Oh, yeah. He had a few.
“The drills I’m talking to you about,” Bowa said, “they do them in the big leagues.”
Drill No. 1: Straight up, forehand, backhand
[See video at the top of the story.]
“We do this before we even take ground balls,” Bowa said. “It’s really good. It’s for hand-eye coordination and making sure that you’re catching the ball properly. You do it with no glove first to make sure the form is right. Then you put the glove on and see how you react to it. You go back and forth.
“The thing about this drill is, when you catch the ball -- don’t come across your body to catch it. Come straight up. Once you catch it, your hand is coming straight up. The whole object of this is the form of it. The one to the middle, you bring to the center of your body. The one to your forearm and backhand, make sure you come through the baseball, not across the baseball.”
Drill No. 2: Pick-ups
Bowa has taught coaches’ clinics at ballparks for years. A common, easily correctable mistake that kids make is bending at the waist and not using their legs to catch ground balls.
“You want to get your legs involved,” he said. “This pick-up drill will make you use your legs and get down and catch the ball. Make sure that guys catch the ball out in front of them. A lot of them let it get too deep between their legs, and there are a lot of blind spots. If you stand up and just bend at the waist you can see how far your glove will go. And then after you see that, bend your legs and you’ll see how much farther the glove gets out front. That’s important.
“If you can do 20 of these at a decent distance, it’ll gas you. Trust me. It will gas you.”
Drill No. 3: Tag plays
“We do tag plays where they straddle the base. You can do it with a tennis ball, especially inside. They bounce the ball, like a throw from the catcher or a throw from the outfield. They practice catching the ball and bringing the ball down and tagging -- all in one motion. You don’t want to use two hands on this because you lose your balance. When you’re making tag plays at second, especially on a steal, it’s a one-handed play.”
Other tips from Bowa
“Your first step is very important, getting off the ball,” he said. “That’s just practice. Everyone talks about Brooks Robinson and Mike Schmidt. Great first steps. They weren’t fast as far as runners, but they had great first-step reactions.

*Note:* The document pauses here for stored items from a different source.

[src/rtl/fsk_tone_generator.sv]
// -----------------------------------------------------------------------------
// fsk_tone_generator
//
// Binary-FSK square-wave transmitter. Each data bit accepted over a
// valid/ready handshake is sent as one symbol lasting SYMBOL_TICKS enabled
// clock cycles. Bit 0 is sent as a FREQUENCY0 tone and bit 1 as a FREQUENCY1
// tone. Symbols that follow each other without a gap are phase-continuous.
//
// Handshake: a bit is transferred on a rising clock edge where data_valid and
// data_ready are both 1. data_ready is a function of enable, clear and the
// internal state only; it never looks at data_valid. A producer may hold
// data_valid high for as long as it likes, and the bit is taken on the first
// edge where data_ready is also high.
//
// Ports:
//   clock        in   system clock, rising edge
//   clear        in   asynchronous active-high reset
//   enable       in   run/pause; 0 freezes every register
//   data_valid   in   a data bit is offered
//   data_bit     in   the bit offered
//   data_ready   out  a bit is accepted this cycle if data_valid is 1
//   sample_data  out  FSK square wave (0 while idle)
//   busy         out  a symbol is being transmitted (state == TONE)
//   symbols_sent out  count of completed symbols, wraps at 2^32
// -----------------------------------------------------------------------------
module fsk_tone_generator #(
    parameter int FREQUENCY0      = 9000,
    parameter int FREQUENCY1      = 11000,
    parameter int CLOCK_FREQUENCY = 50000000,
    parameter int SYMBOL_TICKS    = 50000
) (
    input  logic        clock,
    input  logic        clear,
    input  logic        enable,
    input  logic        data_valid,
    input  logic        data_bit,
    output logic        data_ready,
    output logic        sample_data,
    output logic        busy,
    output logic [31:0] symbols_sent
);

    // Half-period lengths in clock cycles for each tone.
    localparam int HALF0    = CLOCK_FREQUENCY / (2 * FREQUENCY0);
    localparam int HALF1    = CLOCK_FREQUENCY / (2 * FREQUENCY1);
    localparam int HALF_MAX = (HALF0 > HALF1) ? HALF0 : HALF1;
    localparam int HALF_W   = (HALF_MAX > 1) ? $clog2(HALF_MAX) : 1;
    localparam int SYM_W    = (SYMBOL_TICKS > 1) ? $clog2(SYMBOL_TICKS) : 1;

    localparam logic [SYM_W-1:0]  SYM_LAST   = SYM_W'(SYMBOL_TICKS - 1);
    localparam logic [HALF_W-1:0] HALF0_LAST = HALF_W'(HALF0 - 1);
    localparam logic [HALF_W-1:0] HALF1_LAST = HALF_W'(HALF1 - 1);

    typedef enum logic {
        IDLE = 1'b0,
        TONE = 1'b1
    } state_t;

    state_t              state_q, state_d;
    logic [SYM_W-1:0]    sym_cnt_q, sym_cnt_d;
    logic [HALF_W-1:0]   half_cnt_q, half_cnt_d;
    logic                cur_bit_q, cur_bit_d;
    logic                level_q, level_d;
    logic [31:0]         sent_q, sent_d;

    logic                sym_last;
    logic                half_last;
    logic                ready;
    logic                accept;

    // -------------------------------------------------------------------------
    // State register
    // -------------------------------------------------------------------------
    always_ff @(posedge clock or posedge clear) begin
        if (clear) begin
            state_q    <= IDLE;
            sym_cnt_q  <= '0;
            half_cnt_q <= '0;
            cur_bit_q  <= 1'b0;
            level_q    <= 1'b0;
            sent_q     <= '0;
        end else begin
            state_q    <= state_d;
            sym_cnt_q  <= sym_cnt_d;
            half_cnt_q <= half_cnt_d;
            cur_bit_q  <= cur_bit_d;
            level_q    <= level_d;
            sent_q     <= sent_d;
        end
    end

    // -------------------------------------------------------------------------
    // Next-state and handshake logic
    // -------------------------------------------------------------------------
    always_comb begin
        state_d    = state_q;
        sym_cnt_d  = sym_cnt_q;
        half_cnt_d = half_cnt_q;
        cur_bit_d  = cur_bit_q;
        level_d    = level_q;
        sent_d     = sent_q;

        sym_last  = (state_q == TONE) && (sym_cnt_q == SYM_LAST);
        half_last = (half_cnt_q == (cur_bit_q ? HALF1_LAST : HALF0_LAST));

        // clear is folded in so data_ready reads 0 for the whole time clear
        // is asserted, not only after the next edge.
        ready  = enable && !clear && ((state_q == IDLE) || sym_last);
        accept = ready && data_valid;

        if (enable) begin
            unique case (state_q)
                IDLE: begin
                    if (accept) begin
                        state_d    = TONE;
                        cur_bit_d  = data_bit;
                        sym_cnt_d  = '0;
                        half_cnt_d = '0;
                        level_d    = 1'b1;
                    end
                end

                TONE: begin
                    if (sym_last) begin
                        sent_d     = sent_q + 32'd1;
                        sym_cnt_d  = '0;
                        half_cnt_d = '0;
                        if (accept) begin
                            // Chaining: apply the half-period toggle that is
                            // due on this last cycle (if any) so the wave
                            // continues without a phase jump.
                            cur_bit_d = data_bit;
                            level_d   = half_last ? ~level_q : level_q;
                        end else begin
                            state_d = IDLE;
                            level_d = 1'b0;
                        end
                    end else begin
                        sym_cnt_d = sym_cnt_q + SYM_W'(1);
                        if (half_last) begin
                            half_cnt_d = '0;
                            level_d    = ~level_q;
                        end else begin
                            half_cnt_d = half_cnt_q + HALF_W'(1);
                        end
                    end
                end

                default: begin
                    state_d = IDLE;
                end
            endcase
        end
    end

    // -------------------------------------------------------------------------
    // Outputs
    // -------------------------------------------------------------------------
    assign data_ready   = ready;
    assign sample_data  = level_q;
    assign busy         = (state_q == TONE);
    assign symbols_sent = sent_q;

endmodule
===== src/rtl/cmp_window_stat_if.sv =====
// Sample/report handshake bundle for cmp_window_stat.
// eq_streak exists only when CMP_STREAK_EN is defined.
interface cmp_window_stat_if #(
  parameter int WIDTH = 4,
  parameter int CW    = 4
);
  logic             in_valid;
  logic             in_ready;
  logic [WIDTH-1:0] a;
  logic [WIDTH-1:0] b;
  logic             out_valid;
  logic             out_ready;
  logic [CW-1:0]    eq_cnt;
  logic [CW-1:0]    gt_cnt;
  logic [CW-1:0]    lt_cnt;
`ifdef CMP_STREAK_EN
  logic [CW-1:0]    eq_streak;

  modport slave (
    input  in_valid, a, b, out_ready,
    output in_ready, out_valid, eq_cnt, gt_cnt, lt_cnt, eq_streak
  );
  modport master (
    output in_valid, a, b, out_ready,
    input  in_ready, out_valid, eq_cnt, gt_cnt, lt_cnt, eq_streak
  );
`else
  modport slave (
    input  in_valid, a, b, out_ready,
    output in_ready, out_valid, eq_cnt, gt_cnt, lt_cnt
  );
  modport master (
    output in_valid, a, b, out_ready,
    input  in_ready, out_valid, eq_cnt, gt_cnt, lt_cnt
  );
`endif
endinterface
### config.mk
export PLATFORM = sky130hd
export DESIGN_NAME = difftest_arch_event_collector
export DESIGN_NICKNAME = d
export VERILOG_FILES = /design/src/rtl/difftest_arch_event_collector.sv
export SDC_FILE = /design/constraint.sdc
export NUM_CORES = 1
export LEC_CHECK = 0
export BUFFER_PORTS_ARGS = -buffer_cell sky130_fd_sc_hd__buf_4
export CAP_MARGIN = 25
export CORE_MARGIN = 3
export CORE_UTILIZATION = 40
export DETAILED_ROUTE_END_ITERATION = 10
export PLACE_DENSITY = 0.64
export SYNTH_ARGS = -nofsm -noshare
export SYNTH_HDL_FRONTEND = slang
export SYNTH_SLANG_ARGS = --single-unit
### constraint.sdc
create_clock -name clock -period 3.44 [get_ports clock]
set_clock_uncertainty 0.05 [all_clocks]
set_input_delay 0.344 -clock clock [delete_from_list [all_inputs] [get_ports clock]]
set_output_delay 0.344 -clock clock [all_outputs]
set_load 0.1 [all_outputs]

“I always stress when I’m teaching young kids -- accuracy is important. When you’re playing catch, any drill you do, there should be a purpose to it. You shouldn’t be out there just throwing. In other words, if you’re playing catch, I want everything to be chest high. Nobody is running. We’re getting loose, nice and easy. You start off maybe 25-30 feet. After 10 or 15 throws, you back up, you back up.
“Arm strength is important. We talk about arm strength. How do you do that? Well, each day you throw a little bit longer, a little bit longer, a little bit longer. The whole key to infielders is, if you’re a second baseman, you just can’t keep throwing from second to first. You’ve got to stretch your arm out. So maybe three or four times a week, you’ll throw long. You’ll be on the right-field line and your buddy will be in center field and you’ll start stretching your arm out. That’s how you get arm strength.”